FARC rejeita proposta do presidente Uribe
PUBLICAÇÃO
segunda-feira, 23 de agosto de 2004
France Presse 
Bogotá - A guerrilha das Forças Armadas Revolucionárias da Colômbia (FARC) rejeitou a proposta apresentada pelo presidente Alvaro Uribe de trocar 50 rebeldes presos por 59 políticos, policiais e militares em poder da guerrilha. No entanto, as famílias dos reféns consideraram nesta segunda-feira que há condições para as verdadeiras negociações começarem.
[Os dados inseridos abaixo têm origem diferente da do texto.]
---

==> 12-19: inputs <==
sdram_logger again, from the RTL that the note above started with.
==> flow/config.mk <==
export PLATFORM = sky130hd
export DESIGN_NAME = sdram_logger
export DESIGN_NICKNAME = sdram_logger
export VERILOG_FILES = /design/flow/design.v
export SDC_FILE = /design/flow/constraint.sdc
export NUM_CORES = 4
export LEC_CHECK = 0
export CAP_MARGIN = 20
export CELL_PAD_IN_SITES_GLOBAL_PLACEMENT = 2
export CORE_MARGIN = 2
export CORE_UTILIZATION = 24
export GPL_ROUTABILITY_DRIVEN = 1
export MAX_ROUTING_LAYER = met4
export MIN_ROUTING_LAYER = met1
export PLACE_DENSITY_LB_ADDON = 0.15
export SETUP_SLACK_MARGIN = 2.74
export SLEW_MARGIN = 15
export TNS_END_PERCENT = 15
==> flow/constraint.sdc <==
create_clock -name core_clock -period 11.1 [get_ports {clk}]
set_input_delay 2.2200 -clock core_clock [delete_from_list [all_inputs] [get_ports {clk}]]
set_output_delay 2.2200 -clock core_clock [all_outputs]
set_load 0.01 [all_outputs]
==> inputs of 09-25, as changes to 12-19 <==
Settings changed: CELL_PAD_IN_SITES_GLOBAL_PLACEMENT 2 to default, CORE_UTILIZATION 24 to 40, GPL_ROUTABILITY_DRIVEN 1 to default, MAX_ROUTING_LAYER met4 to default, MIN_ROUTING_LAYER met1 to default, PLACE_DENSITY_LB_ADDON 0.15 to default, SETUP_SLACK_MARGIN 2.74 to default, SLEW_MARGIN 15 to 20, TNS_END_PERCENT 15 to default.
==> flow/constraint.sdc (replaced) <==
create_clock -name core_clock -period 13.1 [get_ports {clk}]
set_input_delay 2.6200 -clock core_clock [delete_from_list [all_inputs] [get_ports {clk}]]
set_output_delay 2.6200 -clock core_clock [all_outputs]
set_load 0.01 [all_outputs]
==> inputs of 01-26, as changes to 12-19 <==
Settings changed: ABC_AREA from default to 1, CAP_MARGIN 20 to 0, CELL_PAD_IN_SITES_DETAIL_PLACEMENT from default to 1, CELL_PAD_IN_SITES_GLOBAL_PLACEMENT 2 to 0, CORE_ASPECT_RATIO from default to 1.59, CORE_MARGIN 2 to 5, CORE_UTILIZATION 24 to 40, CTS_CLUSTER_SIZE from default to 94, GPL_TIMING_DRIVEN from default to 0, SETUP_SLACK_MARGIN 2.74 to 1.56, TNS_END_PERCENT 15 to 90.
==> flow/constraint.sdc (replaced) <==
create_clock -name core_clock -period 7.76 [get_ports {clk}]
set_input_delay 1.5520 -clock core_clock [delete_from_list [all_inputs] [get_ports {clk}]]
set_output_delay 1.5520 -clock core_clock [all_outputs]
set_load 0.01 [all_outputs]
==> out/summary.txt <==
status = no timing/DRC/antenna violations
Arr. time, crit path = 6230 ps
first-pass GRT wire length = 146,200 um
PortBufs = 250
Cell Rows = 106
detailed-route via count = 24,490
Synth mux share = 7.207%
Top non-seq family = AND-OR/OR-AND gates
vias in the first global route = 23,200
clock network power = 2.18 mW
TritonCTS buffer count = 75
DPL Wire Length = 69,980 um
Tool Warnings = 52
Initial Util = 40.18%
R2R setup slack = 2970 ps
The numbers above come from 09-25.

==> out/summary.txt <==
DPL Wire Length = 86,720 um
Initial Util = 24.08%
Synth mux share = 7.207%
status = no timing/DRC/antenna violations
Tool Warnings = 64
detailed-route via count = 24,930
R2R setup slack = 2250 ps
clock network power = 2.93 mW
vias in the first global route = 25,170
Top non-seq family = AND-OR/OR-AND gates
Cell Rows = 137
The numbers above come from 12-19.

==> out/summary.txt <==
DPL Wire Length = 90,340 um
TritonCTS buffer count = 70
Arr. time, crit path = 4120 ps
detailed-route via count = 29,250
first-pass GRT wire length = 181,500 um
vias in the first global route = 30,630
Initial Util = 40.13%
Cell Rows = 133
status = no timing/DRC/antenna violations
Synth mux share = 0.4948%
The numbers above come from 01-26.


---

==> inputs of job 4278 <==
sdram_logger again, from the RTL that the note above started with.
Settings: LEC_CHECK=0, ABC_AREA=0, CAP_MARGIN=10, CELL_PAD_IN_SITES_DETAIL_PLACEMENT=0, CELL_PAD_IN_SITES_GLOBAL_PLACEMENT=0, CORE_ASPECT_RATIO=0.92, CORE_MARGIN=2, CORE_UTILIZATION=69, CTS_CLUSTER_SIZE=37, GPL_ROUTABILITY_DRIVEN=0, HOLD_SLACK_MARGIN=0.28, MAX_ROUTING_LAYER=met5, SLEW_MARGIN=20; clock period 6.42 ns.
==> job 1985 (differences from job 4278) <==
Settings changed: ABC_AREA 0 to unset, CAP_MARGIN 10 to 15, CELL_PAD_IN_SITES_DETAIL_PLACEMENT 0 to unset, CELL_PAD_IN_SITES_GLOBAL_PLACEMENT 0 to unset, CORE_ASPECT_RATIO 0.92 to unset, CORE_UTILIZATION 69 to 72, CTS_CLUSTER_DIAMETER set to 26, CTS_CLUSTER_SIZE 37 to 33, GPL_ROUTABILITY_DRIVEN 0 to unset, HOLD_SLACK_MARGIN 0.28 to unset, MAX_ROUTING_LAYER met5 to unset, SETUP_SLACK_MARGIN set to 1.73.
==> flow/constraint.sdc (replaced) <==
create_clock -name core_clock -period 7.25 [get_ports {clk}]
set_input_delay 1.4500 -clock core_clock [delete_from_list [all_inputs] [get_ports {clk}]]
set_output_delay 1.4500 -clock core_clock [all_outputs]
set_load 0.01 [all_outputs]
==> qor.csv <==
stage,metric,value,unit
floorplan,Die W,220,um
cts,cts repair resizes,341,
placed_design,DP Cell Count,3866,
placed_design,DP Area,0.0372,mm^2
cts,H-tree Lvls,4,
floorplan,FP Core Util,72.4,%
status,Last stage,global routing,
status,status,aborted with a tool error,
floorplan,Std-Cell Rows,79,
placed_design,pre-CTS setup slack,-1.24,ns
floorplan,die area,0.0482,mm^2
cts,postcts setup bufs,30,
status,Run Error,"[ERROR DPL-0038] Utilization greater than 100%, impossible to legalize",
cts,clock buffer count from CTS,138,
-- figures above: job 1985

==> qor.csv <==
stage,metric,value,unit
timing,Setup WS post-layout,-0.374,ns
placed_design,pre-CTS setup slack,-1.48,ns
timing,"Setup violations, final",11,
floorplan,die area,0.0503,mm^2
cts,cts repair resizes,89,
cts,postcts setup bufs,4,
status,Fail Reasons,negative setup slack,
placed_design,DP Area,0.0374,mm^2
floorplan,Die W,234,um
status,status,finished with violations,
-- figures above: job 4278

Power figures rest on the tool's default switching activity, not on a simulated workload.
## pipelined
module pipelined(
    input  wire              clk,
    input  wire              rst,
    input  wire              in_valid,
    output wire              in_ready,
    input  wire signed [15:0] a,
    input  wire signed [15:0] b,
    input  wire signed [15:0] c,
    input  wire signed [15:0] d,
    input  wire signed [15:0] e,
    output reg               out_valid,
    input  wire              out_ready,
    output reg signed [31:0]  y
);
Size: about 3200 cells after synthesis, ~120 I/O pins.
clock: 5.63 ns
lec_check: 0
cap_margin: 20
core_margin: 2
core_utilization: 66
setup_slack_margin: 1.28
slew_margin: 20
run.sh (not shown) runs the stock make flow with config.mk's settings and CLKGATE_MAP_FILE=.
The baseline completed and failed the layout checks on negative setup slack.
## v14
==> flow/design.v (excerpt) <==
module tt_um_control_top #(
  parameter ADDRW = 24,
  parameter OPCODEW = 2,
  parameter REQ_QDEPTH = 4,
  parameter COMP_QDEPTH = 4
  ) (
    input  wire       ena,       
    input  wire       clk,       
    input  wire       rst_n,     
    input  wire [7:0] ui_in, 
    output wire [7:0] uo_out, 
    input  wire [7:0] uio_in,     
    output wire [7:0] uio_out, 
    output wire [7:0] uio_oe      
);
clock: 3.27 ns
lec_check: 0
abc_area: 1
cap_margin: 20
core_aspect_ratio: 1.35
core_margin: 2
core_utilization: 72
cts_cluster_diameter: 279
cts_cluster_size: 10
hold_slack_margin: 0.3
place_density: 0.39
setup_slack_margin: 0.96
slew_margin: 20
run.sh (not shown) runs the stock make flow with config.mk's settings and CLKGATE_MAP_FILE=.
v14 finished every stage and its layout cleared the timing, DRC and antenna checks.
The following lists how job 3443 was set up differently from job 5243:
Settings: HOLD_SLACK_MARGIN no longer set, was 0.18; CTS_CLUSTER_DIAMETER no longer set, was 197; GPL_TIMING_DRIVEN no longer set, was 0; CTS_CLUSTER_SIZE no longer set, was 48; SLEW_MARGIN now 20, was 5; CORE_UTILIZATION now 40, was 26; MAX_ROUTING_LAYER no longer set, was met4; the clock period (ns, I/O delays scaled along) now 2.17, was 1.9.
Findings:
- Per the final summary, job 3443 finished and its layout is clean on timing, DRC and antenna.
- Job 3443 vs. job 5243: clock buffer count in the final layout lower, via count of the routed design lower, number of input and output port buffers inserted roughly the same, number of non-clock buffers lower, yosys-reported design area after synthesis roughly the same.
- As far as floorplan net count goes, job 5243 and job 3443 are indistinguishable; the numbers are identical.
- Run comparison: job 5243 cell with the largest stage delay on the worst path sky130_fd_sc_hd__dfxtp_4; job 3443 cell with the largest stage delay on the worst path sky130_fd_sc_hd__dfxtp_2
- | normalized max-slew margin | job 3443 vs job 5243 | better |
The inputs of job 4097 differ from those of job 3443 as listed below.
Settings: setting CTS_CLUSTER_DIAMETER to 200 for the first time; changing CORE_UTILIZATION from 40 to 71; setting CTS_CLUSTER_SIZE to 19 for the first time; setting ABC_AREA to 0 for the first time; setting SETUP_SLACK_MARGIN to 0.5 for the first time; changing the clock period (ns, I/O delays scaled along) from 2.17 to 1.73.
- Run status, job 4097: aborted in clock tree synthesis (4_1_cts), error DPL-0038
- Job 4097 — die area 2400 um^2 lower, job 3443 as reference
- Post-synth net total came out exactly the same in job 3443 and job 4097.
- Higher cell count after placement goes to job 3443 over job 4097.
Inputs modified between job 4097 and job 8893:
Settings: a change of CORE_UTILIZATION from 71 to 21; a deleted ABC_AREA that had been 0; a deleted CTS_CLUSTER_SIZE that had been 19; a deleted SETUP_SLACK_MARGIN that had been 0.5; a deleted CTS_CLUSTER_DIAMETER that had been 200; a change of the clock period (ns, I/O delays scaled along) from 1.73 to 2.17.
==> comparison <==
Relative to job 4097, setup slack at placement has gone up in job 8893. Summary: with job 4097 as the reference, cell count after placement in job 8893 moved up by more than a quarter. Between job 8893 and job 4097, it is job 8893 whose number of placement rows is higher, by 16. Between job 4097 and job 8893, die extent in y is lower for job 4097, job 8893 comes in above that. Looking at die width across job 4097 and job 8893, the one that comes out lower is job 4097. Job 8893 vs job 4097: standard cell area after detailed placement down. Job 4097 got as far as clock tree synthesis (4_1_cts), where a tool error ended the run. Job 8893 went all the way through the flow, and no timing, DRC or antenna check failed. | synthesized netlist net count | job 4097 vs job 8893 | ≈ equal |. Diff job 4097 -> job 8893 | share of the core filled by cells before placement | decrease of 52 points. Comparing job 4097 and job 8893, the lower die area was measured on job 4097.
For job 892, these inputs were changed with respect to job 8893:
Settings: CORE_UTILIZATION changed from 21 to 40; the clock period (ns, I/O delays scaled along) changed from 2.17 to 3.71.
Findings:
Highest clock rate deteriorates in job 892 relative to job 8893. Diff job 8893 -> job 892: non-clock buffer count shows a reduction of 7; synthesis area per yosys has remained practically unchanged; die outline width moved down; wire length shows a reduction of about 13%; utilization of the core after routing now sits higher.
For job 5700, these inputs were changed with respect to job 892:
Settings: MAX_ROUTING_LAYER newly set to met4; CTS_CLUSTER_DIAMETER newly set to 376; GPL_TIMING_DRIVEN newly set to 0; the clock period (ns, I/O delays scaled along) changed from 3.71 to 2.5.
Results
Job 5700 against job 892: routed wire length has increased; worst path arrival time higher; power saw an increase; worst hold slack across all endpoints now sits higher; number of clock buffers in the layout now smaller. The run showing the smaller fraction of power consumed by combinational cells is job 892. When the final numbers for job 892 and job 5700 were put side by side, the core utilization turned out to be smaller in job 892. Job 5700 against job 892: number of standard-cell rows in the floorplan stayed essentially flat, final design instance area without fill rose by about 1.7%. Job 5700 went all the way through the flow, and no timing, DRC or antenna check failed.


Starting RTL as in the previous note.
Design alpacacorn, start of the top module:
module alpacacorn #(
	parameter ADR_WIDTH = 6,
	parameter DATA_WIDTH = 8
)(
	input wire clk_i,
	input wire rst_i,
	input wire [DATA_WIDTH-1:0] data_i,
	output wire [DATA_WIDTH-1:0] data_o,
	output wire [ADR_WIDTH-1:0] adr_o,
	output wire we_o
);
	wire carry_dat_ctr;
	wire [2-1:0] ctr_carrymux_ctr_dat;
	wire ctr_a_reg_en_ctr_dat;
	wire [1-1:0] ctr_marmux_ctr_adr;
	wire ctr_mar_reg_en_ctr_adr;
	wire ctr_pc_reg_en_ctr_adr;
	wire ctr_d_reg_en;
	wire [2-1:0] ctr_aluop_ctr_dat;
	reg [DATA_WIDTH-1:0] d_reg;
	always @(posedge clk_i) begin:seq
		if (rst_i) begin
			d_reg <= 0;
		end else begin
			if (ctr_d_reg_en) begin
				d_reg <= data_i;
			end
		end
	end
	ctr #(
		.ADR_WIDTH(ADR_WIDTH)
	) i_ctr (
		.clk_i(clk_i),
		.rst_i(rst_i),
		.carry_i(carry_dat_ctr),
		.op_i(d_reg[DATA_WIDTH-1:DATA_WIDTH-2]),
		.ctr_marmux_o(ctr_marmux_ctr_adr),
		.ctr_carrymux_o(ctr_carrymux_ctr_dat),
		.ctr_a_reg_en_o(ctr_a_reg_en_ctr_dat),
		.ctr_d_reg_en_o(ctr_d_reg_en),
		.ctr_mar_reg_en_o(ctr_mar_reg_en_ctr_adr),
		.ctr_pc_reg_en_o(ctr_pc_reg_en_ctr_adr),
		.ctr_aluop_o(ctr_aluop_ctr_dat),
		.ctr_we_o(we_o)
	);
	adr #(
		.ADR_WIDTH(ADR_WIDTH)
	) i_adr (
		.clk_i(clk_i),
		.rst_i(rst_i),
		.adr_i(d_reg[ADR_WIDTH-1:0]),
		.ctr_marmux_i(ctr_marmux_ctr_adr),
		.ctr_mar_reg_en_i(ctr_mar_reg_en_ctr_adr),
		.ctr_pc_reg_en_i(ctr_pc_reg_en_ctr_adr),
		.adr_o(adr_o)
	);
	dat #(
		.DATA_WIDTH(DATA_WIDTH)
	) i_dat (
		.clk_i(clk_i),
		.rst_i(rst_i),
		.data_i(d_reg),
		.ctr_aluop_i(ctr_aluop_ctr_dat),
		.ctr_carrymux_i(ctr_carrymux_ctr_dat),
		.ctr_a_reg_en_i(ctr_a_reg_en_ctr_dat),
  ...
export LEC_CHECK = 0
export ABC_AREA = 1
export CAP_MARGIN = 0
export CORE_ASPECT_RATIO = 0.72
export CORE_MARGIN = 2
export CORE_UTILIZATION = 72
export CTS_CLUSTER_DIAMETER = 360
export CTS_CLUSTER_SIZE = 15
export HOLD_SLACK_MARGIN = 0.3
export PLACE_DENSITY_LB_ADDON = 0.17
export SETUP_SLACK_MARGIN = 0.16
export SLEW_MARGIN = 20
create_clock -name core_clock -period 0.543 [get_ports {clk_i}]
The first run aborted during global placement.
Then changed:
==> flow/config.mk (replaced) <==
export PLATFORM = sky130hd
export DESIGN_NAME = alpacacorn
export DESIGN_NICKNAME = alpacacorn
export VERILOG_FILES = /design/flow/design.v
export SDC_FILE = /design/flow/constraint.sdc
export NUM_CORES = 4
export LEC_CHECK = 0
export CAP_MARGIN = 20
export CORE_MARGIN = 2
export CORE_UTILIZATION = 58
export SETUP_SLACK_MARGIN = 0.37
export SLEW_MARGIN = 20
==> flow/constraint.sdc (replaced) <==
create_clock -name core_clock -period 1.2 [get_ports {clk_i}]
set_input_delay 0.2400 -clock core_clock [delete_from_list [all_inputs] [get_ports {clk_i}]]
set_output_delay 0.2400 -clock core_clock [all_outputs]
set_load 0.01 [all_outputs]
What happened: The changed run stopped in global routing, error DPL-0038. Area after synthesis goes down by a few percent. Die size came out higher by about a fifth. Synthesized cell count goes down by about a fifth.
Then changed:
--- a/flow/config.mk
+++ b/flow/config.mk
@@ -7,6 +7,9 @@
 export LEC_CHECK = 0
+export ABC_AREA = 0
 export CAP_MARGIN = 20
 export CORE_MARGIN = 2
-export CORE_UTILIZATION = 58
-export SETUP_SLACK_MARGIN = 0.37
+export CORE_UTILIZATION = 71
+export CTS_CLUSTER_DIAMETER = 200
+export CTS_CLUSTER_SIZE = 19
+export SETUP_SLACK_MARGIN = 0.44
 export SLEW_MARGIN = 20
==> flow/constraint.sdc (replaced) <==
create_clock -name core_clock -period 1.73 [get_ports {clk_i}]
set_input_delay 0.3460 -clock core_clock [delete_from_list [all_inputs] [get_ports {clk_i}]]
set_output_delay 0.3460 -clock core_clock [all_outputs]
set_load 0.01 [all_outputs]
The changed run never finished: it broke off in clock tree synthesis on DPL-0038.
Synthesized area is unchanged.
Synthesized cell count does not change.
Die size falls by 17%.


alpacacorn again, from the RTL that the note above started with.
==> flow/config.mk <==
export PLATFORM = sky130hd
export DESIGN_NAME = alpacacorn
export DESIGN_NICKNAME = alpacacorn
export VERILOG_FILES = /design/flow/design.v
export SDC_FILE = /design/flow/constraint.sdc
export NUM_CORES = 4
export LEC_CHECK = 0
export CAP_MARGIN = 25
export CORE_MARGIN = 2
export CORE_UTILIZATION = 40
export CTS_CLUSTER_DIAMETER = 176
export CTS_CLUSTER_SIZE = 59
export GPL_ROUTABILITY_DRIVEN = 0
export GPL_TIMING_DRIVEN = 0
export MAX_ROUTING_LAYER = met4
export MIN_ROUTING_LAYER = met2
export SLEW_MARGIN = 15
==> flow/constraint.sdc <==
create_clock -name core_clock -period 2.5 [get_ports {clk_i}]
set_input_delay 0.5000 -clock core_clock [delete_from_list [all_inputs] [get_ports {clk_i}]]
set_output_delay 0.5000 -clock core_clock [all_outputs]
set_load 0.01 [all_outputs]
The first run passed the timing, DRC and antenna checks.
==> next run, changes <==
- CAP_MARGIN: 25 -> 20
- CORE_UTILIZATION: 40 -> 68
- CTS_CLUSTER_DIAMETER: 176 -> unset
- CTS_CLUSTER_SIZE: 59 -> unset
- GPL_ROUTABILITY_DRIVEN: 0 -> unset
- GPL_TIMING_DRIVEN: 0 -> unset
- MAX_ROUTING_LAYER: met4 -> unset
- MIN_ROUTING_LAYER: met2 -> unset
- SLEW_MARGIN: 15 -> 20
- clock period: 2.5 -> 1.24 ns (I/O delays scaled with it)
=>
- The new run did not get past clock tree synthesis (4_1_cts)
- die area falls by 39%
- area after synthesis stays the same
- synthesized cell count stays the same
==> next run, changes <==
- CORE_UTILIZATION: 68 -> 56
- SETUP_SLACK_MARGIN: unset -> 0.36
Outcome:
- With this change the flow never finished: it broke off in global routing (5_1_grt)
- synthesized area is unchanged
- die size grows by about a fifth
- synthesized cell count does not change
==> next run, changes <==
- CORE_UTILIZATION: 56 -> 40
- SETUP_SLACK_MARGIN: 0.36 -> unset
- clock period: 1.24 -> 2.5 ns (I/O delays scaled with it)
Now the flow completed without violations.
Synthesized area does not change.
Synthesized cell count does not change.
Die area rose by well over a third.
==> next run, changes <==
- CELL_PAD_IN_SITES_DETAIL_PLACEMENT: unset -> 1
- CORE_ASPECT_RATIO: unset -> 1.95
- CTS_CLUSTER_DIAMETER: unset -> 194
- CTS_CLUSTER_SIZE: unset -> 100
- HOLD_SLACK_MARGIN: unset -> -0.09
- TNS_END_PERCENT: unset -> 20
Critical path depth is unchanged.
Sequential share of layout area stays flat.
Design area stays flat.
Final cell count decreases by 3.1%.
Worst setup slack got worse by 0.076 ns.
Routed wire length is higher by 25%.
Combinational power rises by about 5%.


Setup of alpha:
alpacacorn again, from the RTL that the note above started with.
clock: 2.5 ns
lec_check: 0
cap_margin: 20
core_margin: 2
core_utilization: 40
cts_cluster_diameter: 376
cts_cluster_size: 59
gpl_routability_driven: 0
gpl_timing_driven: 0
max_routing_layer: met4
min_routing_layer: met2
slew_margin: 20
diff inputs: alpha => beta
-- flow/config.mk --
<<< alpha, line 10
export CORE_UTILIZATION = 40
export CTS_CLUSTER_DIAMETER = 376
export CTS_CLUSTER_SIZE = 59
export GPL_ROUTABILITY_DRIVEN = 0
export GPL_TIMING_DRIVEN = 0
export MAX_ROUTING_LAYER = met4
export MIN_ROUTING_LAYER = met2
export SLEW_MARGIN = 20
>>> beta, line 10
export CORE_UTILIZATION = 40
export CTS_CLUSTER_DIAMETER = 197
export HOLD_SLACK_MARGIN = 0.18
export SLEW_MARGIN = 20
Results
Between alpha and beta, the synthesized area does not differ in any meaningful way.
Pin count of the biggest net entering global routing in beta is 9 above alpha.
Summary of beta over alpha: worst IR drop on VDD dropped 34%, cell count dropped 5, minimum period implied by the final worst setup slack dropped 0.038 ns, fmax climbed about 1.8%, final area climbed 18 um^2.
==> inputs of branch indigo <==
==> flow/design.v <==
`timescale 1ns / 1ps
module clk_div(
   input wire sys_clk,
   input wire sys_clk_rst,
   output wire gen_clk, 
   output wire ps_clk, 
   output wire fsk_clk, 
   output wire gen_en,
   output wire ps_en,
   output wire fsk_en
);
   parameter fsk_div=5;
   parameter ps_div=fsk_div*16;
   parameter gen_div=ps_div*16;
   reg [$clog2(fsk_div)-1:0] fsk_cnt;
   reg [$clog2(ps_div)-1:0] ps_cnt;
   reg [$clog2(gen_div)-1:0] gen_cnt;
   reg gen_clk_reg;
   reg ps_clk_reg;
   reg fsk_clk_reg;
   assign gen_clk=gen_clk_reg;
   assign ps_clk=ps_clk_reg;
   assign fsk_clk=fsk_clk_reg;
   assign gen_en=~(gen_cnt<gen_div-1) & ~gen_clk_reg;
   assign ps_en=~(ps_cnt<ps_div-1) & ~ps_clk_reg;
   assign fsk_en=~(fsk_cnt<fsk_div-1) & ~fsk_clk_reg;
   always@(posedge sys_clk or posedge sys_clk_rst) begin
     if(sys_clk_rst) begin
       gen_cnt<=32'd0;
       ps_cnt<=32'd0;
       fsk_cnt<=32'd0;
       gen_clk_reg<=1'b0;
       ps_clk_reg<=1'b0;
       fsk_clk_reg<=1'b0;
     end
     else begin
       if(gen_cnt<gen_div-1) begin
         gen_cnt<=gen_cnt+32'd1;
         gen_clk_reg<=gen_clk_reg;
       end
       else begin
         gen_cnt<=32'd0;
         gen_clk_reg<=~gen_clk_reg;
       end
       if(ps_cnt<ps_div-1) begin
         ps_cnt<=ps_cnt+32'd1;
         ps_clk_reg<=ps_clk_reg;
       end
       else begin
         ps_cnt<=32'd0;
         ps_clk_reg<=~ps_clk_reg;
       end
       if(fsk_cnt<fsk_div-1) begin
         fsk_cnt<=fsk_cnt+32'd1;
         fsk_clk_reg<=fsk_clk_reg;
       end
       else begin
         fsk_cnt<=32'd0;
         fsk_clk_reg<=~fsk_clk_reg;
       end
     end
   end
endmodule
`timescale 1ns / 1ps
module sig_gen(
  input wire clk,
  input wire rst,
  input wire en,
  output wire [7:0] data_out
);
  reg [7:0] data_out_reg;
  assign data_out=data_out_reg;
  always@(posedge clk or posedge rst) begin
   if(rst) begin
    data_out_reg<=8'd0;
   end
   else if(en) begin
    data_out_reg<=data_out_reg+8'd1;
   end
  end
endmodule
`timescale 1ns / 1ps
module hamming_encode(
    input wire [7:0] bitstream,
    input wire clk,
    input wire rst,
    input wire en,
    output wire [15:0] hammingcode
);    
    reg [2:0] check1;
    reg [2:0] check2;
    reg [15:0] hammingcode_reg;
    assign hammingcode=hammingcode_reg;
always @(*) begin
    check1[2] <= bitstream[7] ^ bitstream[6] ^ bitstream[5];
    check1[1] <= bitstream[7] ^ bitstream[6] ^ bitstream[4];
    check1[0] <= bitstream[7] ^ bitstream[5] ^ bitstream[4];
    check2[2] <= bitstream[3] ^ bitstream[2] ^ bitstream[1];
    check2[1] <= bitstream[3] ^ bitstream[2] ^ bitstream[0];
    check2[0] <= bitstream[3] ^ bitstream[1] ^ bitstream[0];
end
always @(posedge clk or posedge rst) begin
    if (rst) begin
        hammingcode_reg <= 16'd0;
    end
    else if (en) hammingcode_reg <= {2'b11,bitstream[7:4], check1[2:0], bitstream[3:0], check2[2:0]};
end
endmodule
`timescale 1ns / 1ps
module P2S(
   input wire clk, 
   input wire rst,
   input wire en,
   input wire [15:0] din,
   output reg dout,
   output reg sig_valid
    );
    reg [3:0] cnt;
    always@(posedge clk or posedge rst) begin
      if(rst) begin
        cnt <= 4'd0;
        dout <= 1'b0;
        sig_valid <= 1'b0;
      end
      else if(en) begin
      if(din[15:14]==2'b11) begin
        dout <= din[15-cnt];
        sig_valid<=1'b1;
        if(cnt<=14) cnt <= cnt + 4'd1;
        else cnt <= 4'd0;
       end 
       else sig_valid<=1'b0;
      end
    end
endmodule
`timescale 1ns / 1ps
module fsk_modulate (
    input wire clk,
    input wire rst,
    input wire en,
    input wire bit_in,
    input wire sig_valid,
    output wire wave_out
);
    reg [3:0] cnt;
    reg wave_h, wave_l;
    always @(posedge clk or posedge rst) begin
		if (rst) begin
			cnt <= 4'b0000;
			wave_h <= 0;
			wave_l <= 0;
		end
		else if (en) begin
		 if(sig_valid) begin
			if(cnt == 4'b0111) begin
				wave_h <= ~wave_h;
				wave_l <= ~wave_l;
				cnt <= 4'b0000;
			end
			else if(~(cnt%4)) begin
				wave_h <= ~wave_h;
			end
			cnt <= cnt + 1;
		 end
		 else cnt<=4'b0;
		end
    end
    assign wave_out = bit_in?wave_h:wave_l;
endmodule
`timescale 1ns / 1ps
module fsk_demodulate(
   input wire clk,
   input wire rst,
   input wire en,
   input wire in,
   output reg out
 );
    reg [4:0] zeronum;
    reg [4:0] clknum;
    reg last,outreg;
    always@(posedge clk or posedge rst)
    begin
		if (rst) begin
			last<=0;
			zeronum<=0;
			clknum<=5'b0;
			outreg<=0;
			out<=0;
		end
		else if (en) begin
			clknum<=clknum+1;
			if(in!=last)
			begin
				zeronum<=zeronum+1;
			end
			if(clknum == 3) 
			begin
				if(zeronum > 1)
				begin
					outreg<=1;
				end
				else
				begin
					outreg<=0;
				end
			end 
			if(clknum == 15)
			begin
				clknum<=0;
				zeronum<=0;
				out<=outreg;
			end
			last<=in;
		end
    end
endmodule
Apesar da rejeição, as FARC deixaram a porta aberta para futuras negociações, mas sob modalidades diferentes. Yolanda Pulecio, a mãe da ex-candidata presidencial sequestrada Ingrid Betancourt, declarou à AFP que ''as FARC rejeitaram a proposta de Uribe, mas não o princípio da negociação''.
Vinte e dois civis, entre eles Betancourt, 34 militares e policiais e três americanos que participavam de uma operação antidroga foram incluídos na proposta formulada pelo presidente colombiano e transmitida às FARC. Pela primeira vez, o governo aceitou o princípio de um intercâmbio, com a ajuda de mediações oferecidas pela França e pela Suíça.
Segundo as FARC, o governo colombiano formulou esta proposta unicamente para a imprensa e a opinião pública.
As FARC exigem até o momento que todos os guerrilheiros presos - cerca de 300 - sejam libertados em uma área desmilitarizada, e após uma negociação direta com o governo. Além disso, o movimento recusa que seus combatentes libertados sejam enviados à França ou a terceiros países. Segundo um relatório recente do ministério da Defesa, as FARC contam com 16.492 combatentes armados.